Exercise prompt:
Your answer should consist of the lines in the data below that contain "flops".
[Input Boundary: Start]
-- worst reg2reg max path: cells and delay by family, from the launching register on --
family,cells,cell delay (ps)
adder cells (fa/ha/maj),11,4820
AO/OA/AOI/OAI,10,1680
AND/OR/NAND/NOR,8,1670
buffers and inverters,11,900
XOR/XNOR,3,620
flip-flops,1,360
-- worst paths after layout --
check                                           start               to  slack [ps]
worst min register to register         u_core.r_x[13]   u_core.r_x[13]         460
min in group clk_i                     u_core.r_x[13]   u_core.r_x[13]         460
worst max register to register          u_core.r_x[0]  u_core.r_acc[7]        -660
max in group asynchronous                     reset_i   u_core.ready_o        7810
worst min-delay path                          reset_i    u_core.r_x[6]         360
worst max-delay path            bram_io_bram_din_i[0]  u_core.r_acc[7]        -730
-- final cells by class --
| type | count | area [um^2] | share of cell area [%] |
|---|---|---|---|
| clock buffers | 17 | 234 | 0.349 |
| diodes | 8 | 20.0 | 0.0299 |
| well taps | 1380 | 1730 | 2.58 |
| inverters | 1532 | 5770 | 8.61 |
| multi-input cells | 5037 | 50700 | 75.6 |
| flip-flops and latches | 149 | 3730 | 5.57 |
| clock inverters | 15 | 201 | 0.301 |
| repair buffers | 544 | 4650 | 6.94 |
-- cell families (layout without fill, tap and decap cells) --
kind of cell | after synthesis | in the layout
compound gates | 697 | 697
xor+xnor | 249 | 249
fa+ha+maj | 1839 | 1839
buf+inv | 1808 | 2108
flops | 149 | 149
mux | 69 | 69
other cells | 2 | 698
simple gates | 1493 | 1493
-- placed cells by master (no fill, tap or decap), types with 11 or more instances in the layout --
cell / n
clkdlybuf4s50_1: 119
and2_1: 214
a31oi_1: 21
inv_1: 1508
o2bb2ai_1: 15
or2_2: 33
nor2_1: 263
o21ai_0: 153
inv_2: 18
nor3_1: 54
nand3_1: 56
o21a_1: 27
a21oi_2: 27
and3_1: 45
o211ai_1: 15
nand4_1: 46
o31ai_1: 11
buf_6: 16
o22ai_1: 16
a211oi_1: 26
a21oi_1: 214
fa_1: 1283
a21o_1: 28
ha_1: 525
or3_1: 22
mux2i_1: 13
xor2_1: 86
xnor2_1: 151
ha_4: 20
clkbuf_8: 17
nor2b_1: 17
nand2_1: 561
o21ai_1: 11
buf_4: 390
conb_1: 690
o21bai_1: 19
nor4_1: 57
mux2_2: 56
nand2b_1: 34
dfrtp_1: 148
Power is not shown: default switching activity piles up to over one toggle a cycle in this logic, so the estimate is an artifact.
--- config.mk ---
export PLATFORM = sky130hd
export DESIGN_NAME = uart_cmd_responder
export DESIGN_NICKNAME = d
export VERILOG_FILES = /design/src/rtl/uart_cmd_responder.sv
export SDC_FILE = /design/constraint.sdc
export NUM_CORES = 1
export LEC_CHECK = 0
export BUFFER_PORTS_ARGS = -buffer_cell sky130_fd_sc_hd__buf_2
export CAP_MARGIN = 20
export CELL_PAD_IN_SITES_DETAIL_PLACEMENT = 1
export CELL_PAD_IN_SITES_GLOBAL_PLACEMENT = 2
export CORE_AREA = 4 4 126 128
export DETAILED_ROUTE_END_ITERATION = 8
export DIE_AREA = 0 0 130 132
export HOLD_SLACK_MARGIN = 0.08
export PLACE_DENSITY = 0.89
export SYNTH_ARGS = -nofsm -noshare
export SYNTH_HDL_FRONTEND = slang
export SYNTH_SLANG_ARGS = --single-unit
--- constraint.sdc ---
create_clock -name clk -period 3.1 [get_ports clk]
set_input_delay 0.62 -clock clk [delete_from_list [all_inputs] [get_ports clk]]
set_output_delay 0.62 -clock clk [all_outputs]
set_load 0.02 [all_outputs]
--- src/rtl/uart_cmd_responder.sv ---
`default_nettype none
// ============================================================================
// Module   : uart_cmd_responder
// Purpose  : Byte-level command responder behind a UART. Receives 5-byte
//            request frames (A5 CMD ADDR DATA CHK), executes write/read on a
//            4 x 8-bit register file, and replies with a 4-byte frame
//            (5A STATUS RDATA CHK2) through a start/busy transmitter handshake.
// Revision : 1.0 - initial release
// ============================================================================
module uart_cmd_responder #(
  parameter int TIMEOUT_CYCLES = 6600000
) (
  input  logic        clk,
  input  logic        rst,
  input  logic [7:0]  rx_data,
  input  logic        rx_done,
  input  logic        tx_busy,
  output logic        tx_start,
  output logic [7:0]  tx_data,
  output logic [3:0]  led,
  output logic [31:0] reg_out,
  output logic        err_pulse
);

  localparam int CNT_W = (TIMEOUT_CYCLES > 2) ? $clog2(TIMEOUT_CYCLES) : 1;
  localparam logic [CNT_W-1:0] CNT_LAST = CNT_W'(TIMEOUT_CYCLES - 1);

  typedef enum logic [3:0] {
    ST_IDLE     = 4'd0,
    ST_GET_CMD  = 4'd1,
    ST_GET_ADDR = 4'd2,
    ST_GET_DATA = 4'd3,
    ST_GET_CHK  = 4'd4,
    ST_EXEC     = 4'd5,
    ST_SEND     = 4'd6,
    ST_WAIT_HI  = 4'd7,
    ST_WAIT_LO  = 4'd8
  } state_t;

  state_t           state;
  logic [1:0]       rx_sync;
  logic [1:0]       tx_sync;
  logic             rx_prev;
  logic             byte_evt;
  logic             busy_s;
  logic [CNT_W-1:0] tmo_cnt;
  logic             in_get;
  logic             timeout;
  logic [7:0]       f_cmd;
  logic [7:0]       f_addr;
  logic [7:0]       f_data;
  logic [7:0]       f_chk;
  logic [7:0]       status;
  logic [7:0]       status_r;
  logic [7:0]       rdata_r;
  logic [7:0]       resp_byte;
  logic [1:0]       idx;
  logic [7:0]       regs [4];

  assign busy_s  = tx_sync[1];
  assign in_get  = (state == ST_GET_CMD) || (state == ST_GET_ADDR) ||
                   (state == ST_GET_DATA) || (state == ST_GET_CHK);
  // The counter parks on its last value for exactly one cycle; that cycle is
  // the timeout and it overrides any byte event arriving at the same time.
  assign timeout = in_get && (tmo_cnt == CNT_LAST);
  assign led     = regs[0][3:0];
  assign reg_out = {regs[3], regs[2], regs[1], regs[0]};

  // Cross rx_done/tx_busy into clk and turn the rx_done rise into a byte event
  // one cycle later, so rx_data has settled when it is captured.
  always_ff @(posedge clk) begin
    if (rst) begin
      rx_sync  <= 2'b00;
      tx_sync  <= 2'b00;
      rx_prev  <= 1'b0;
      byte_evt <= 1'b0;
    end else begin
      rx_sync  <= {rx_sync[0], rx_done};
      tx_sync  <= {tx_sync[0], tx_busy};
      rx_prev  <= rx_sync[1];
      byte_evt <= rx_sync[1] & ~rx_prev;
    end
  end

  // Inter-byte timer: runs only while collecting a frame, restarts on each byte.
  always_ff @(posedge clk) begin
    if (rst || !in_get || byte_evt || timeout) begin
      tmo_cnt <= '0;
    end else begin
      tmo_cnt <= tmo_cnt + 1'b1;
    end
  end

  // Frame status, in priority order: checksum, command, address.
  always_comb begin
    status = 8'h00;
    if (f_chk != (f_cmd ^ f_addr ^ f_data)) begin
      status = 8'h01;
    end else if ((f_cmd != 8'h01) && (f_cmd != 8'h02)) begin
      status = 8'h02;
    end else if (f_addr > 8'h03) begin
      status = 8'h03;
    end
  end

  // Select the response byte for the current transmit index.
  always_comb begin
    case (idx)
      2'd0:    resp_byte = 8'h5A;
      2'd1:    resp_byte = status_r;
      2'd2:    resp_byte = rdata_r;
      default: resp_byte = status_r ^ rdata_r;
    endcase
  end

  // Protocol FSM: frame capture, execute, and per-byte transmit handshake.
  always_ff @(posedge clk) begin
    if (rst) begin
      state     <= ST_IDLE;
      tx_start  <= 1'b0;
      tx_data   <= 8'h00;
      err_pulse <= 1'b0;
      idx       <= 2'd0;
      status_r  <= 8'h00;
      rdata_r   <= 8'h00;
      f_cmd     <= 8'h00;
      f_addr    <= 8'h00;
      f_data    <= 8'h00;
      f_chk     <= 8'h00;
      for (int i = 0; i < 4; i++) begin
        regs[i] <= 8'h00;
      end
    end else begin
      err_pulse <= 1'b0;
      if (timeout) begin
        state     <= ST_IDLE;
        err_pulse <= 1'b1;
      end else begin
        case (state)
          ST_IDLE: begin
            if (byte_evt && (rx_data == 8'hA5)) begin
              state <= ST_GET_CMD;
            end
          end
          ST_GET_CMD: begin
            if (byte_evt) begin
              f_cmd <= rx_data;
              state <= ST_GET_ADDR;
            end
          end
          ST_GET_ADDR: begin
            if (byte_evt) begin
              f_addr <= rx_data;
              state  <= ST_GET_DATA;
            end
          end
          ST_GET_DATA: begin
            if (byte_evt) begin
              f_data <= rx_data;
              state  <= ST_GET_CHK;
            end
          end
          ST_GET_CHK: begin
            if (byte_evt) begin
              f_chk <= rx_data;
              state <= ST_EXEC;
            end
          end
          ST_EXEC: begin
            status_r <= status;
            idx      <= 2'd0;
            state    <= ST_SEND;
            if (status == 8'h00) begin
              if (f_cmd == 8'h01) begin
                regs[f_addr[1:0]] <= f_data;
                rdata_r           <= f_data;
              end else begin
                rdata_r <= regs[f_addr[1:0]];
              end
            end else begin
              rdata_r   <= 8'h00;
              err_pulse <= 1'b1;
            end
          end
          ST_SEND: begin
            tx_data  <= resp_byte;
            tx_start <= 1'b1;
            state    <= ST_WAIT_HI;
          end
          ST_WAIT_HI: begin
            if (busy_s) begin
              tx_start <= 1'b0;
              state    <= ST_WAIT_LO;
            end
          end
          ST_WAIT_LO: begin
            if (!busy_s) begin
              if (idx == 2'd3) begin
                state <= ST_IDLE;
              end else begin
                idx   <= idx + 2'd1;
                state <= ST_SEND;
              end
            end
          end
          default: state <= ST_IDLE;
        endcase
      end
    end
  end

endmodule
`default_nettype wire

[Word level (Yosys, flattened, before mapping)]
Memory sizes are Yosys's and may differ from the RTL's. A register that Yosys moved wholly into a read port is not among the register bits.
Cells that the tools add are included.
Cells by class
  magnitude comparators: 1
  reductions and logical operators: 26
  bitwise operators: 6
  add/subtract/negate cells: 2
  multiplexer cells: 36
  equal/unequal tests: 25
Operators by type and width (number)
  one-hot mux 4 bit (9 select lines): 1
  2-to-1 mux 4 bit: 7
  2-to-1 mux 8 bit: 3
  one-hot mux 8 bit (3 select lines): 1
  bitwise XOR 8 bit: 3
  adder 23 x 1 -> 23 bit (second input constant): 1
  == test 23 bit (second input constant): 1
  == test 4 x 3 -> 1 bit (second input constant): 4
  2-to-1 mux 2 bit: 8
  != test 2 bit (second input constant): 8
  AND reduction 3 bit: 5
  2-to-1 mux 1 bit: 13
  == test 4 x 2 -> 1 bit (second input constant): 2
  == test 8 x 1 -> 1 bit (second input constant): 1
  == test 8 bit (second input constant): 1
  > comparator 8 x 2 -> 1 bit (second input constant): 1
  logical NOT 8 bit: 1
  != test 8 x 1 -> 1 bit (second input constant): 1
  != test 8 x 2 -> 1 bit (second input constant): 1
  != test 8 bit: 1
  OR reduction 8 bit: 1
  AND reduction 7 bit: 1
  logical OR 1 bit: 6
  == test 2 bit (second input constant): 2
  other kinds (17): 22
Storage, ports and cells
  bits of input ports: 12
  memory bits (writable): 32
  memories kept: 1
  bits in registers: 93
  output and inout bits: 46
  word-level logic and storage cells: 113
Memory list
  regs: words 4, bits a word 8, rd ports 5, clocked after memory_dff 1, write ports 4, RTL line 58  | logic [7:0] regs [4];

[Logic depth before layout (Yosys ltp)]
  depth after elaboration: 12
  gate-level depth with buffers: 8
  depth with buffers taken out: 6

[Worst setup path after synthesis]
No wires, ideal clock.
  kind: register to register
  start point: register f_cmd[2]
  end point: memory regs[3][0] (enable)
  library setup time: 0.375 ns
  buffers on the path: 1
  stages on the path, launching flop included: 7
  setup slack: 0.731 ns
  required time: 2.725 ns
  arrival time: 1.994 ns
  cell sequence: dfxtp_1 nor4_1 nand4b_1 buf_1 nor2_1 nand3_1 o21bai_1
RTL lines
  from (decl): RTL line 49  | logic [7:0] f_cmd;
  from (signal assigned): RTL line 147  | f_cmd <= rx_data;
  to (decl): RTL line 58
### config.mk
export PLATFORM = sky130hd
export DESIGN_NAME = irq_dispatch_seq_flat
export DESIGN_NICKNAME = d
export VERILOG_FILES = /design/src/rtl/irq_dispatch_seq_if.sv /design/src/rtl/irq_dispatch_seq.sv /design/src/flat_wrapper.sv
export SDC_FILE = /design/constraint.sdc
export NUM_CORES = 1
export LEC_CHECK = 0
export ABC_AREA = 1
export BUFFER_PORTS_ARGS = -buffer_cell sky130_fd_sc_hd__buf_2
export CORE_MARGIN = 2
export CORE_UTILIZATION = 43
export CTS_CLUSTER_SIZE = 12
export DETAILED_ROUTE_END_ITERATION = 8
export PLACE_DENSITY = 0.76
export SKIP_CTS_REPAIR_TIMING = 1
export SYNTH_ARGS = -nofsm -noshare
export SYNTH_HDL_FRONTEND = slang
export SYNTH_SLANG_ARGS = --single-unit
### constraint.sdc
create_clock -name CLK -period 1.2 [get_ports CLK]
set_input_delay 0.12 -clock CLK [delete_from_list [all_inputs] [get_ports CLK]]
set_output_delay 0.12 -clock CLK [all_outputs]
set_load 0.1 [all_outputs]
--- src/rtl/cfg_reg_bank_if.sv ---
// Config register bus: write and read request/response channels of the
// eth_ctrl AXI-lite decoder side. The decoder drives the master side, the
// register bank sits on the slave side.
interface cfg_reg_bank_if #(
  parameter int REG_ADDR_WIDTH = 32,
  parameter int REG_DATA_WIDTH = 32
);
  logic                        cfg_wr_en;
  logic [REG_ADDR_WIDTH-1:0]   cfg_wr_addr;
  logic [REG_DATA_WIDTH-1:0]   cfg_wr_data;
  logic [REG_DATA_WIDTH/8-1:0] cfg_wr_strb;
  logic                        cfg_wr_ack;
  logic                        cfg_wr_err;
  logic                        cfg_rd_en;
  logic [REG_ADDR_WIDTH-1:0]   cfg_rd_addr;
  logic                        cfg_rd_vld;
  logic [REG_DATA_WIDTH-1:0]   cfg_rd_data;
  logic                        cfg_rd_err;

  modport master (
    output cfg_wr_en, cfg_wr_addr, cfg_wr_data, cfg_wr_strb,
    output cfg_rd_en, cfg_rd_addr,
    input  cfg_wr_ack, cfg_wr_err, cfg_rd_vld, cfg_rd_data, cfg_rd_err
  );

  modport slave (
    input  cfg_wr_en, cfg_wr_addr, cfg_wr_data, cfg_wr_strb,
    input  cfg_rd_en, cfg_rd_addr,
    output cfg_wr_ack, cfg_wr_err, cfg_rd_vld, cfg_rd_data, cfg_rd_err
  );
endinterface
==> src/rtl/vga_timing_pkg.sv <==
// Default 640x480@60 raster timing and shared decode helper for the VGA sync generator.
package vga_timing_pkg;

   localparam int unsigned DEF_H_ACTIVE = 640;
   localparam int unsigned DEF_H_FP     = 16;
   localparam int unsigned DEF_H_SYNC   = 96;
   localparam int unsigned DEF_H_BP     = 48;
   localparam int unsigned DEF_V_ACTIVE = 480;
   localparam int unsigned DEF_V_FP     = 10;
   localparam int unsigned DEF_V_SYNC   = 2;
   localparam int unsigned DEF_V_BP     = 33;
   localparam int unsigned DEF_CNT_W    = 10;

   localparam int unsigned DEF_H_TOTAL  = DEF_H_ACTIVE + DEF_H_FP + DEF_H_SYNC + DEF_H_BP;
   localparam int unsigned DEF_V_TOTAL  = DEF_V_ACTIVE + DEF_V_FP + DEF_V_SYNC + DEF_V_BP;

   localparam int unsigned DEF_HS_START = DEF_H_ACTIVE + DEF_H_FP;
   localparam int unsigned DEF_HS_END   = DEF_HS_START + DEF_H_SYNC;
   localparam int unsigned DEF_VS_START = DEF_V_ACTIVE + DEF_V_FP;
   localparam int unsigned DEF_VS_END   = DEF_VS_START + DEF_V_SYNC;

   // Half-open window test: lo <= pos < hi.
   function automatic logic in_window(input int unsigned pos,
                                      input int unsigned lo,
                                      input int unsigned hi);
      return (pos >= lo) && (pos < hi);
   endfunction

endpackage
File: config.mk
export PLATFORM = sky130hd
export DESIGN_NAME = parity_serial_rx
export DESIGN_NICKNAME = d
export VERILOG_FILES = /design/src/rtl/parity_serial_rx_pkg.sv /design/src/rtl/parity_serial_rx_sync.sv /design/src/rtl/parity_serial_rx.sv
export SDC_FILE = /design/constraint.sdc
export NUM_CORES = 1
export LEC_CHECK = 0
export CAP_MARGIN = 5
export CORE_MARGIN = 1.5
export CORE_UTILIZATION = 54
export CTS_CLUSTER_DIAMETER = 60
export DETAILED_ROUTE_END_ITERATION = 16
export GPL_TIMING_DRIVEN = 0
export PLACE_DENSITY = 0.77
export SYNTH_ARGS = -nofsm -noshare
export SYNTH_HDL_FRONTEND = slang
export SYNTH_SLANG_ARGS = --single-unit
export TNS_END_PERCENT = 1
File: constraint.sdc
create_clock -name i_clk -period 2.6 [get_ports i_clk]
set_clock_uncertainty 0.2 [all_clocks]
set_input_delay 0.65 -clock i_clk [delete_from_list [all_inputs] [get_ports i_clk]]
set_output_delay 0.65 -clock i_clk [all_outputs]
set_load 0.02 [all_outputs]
[Input Boundary: End]
[Input Boundary: Start]
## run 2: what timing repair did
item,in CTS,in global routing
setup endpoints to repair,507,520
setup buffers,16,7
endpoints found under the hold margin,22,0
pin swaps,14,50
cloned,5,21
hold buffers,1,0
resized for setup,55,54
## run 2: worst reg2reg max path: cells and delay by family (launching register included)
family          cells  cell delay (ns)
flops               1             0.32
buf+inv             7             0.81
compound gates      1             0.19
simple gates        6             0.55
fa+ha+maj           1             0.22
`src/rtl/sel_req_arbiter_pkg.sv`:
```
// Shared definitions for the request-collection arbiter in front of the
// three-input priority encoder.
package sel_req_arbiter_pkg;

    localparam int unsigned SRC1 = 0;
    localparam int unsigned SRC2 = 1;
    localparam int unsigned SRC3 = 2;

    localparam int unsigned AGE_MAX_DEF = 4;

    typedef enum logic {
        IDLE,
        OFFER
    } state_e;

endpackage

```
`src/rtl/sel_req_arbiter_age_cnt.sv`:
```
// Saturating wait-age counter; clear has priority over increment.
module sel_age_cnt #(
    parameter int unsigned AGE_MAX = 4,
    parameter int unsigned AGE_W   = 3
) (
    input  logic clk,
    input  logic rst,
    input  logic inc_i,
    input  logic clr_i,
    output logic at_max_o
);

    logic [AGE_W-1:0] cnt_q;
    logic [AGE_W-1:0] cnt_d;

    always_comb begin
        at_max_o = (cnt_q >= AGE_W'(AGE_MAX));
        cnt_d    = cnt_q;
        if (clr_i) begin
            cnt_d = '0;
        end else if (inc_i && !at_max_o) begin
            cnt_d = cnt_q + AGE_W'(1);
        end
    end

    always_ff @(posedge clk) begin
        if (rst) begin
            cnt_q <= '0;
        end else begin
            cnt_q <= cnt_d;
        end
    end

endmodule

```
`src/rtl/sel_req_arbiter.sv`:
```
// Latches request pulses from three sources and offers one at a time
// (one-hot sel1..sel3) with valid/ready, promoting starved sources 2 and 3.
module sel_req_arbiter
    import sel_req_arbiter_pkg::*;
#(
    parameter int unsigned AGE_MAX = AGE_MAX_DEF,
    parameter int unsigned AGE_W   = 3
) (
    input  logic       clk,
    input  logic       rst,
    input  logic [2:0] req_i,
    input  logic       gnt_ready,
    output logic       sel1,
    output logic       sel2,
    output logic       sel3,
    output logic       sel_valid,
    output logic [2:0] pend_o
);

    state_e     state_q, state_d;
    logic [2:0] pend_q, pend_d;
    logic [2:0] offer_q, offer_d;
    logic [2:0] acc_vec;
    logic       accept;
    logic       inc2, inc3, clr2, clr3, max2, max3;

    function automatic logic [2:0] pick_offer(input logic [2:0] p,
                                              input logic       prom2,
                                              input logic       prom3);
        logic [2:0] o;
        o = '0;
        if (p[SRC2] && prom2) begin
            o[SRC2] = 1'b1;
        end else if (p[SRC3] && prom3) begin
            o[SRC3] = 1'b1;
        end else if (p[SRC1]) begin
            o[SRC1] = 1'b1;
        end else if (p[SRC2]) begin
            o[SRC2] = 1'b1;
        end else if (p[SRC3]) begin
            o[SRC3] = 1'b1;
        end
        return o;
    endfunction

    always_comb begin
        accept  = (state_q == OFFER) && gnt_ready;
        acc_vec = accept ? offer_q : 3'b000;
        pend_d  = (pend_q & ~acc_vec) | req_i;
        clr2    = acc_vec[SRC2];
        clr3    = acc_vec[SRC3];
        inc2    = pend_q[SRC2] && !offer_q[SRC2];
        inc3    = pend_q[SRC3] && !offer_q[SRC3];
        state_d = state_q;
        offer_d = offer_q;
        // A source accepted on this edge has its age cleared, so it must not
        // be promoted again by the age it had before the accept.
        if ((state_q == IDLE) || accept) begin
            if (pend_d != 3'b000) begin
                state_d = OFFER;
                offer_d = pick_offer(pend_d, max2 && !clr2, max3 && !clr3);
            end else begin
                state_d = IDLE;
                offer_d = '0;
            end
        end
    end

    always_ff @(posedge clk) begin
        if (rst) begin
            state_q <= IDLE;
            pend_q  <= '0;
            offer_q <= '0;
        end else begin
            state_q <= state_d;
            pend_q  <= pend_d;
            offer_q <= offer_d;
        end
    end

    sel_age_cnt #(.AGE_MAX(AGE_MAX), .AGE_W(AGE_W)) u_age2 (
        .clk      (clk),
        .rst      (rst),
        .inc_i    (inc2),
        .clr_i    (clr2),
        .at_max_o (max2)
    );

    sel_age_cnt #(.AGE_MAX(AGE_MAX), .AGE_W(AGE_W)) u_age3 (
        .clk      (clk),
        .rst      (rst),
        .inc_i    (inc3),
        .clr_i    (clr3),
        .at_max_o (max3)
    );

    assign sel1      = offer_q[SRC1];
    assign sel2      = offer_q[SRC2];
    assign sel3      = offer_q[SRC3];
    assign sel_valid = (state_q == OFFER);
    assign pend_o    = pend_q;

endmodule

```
[Input Boundary: End]
Output of the task:
flip-flops,1,360
| flip-flops and latches | 149 | 3730 | 5.57 |
flops | 149 | 149
flops               1             0.32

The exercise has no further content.